● **ABOUT THIS EXERCISE**
Go line by line through the entries below and copy those containing the string "output".

● **Stored dataset items**
—————

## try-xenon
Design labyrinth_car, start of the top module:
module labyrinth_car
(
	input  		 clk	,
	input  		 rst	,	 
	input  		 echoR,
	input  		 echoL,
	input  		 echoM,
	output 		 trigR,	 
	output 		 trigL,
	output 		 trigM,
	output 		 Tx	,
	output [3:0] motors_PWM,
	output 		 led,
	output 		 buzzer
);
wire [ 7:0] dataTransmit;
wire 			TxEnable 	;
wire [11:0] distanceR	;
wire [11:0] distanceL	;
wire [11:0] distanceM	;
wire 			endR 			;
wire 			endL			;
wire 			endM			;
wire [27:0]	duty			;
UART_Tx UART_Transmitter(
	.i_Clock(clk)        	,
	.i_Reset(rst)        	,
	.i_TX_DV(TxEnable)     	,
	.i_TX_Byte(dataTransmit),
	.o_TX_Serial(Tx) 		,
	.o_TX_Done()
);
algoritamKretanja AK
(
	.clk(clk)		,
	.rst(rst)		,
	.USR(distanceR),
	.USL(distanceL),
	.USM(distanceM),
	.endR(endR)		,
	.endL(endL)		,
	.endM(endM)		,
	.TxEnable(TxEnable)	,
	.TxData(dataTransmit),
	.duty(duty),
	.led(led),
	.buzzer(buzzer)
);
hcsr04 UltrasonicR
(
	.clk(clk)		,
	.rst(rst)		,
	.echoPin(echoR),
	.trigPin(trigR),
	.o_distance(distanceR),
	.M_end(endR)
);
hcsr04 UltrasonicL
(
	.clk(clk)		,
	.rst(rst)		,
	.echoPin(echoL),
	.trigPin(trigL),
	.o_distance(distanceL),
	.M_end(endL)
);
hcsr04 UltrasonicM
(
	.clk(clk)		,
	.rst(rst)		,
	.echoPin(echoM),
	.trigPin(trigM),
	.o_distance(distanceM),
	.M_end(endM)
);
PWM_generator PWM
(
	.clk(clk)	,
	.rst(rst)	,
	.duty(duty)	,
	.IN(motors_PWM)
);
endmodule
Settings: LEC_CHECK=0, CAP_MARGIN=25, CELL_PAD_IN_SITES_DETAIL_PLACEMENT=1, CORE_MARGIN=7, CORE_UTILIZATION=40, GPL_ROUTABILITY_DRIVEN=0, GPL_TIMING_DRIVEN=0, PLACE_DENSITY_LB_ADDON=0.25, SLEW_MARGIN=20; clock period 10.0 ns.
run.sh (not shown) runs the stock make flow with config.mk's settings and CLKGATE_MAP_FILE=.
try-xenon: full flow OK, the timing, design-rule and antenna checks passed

—————

● **SOLVED EXERCISE**
	output 		 trigR,	 
	output 		 trigL,
	output 		 trigM,
	output 		 Tx	,
	output [3:0] motors_PWM,
	output 		 led,
	output 		 buzzer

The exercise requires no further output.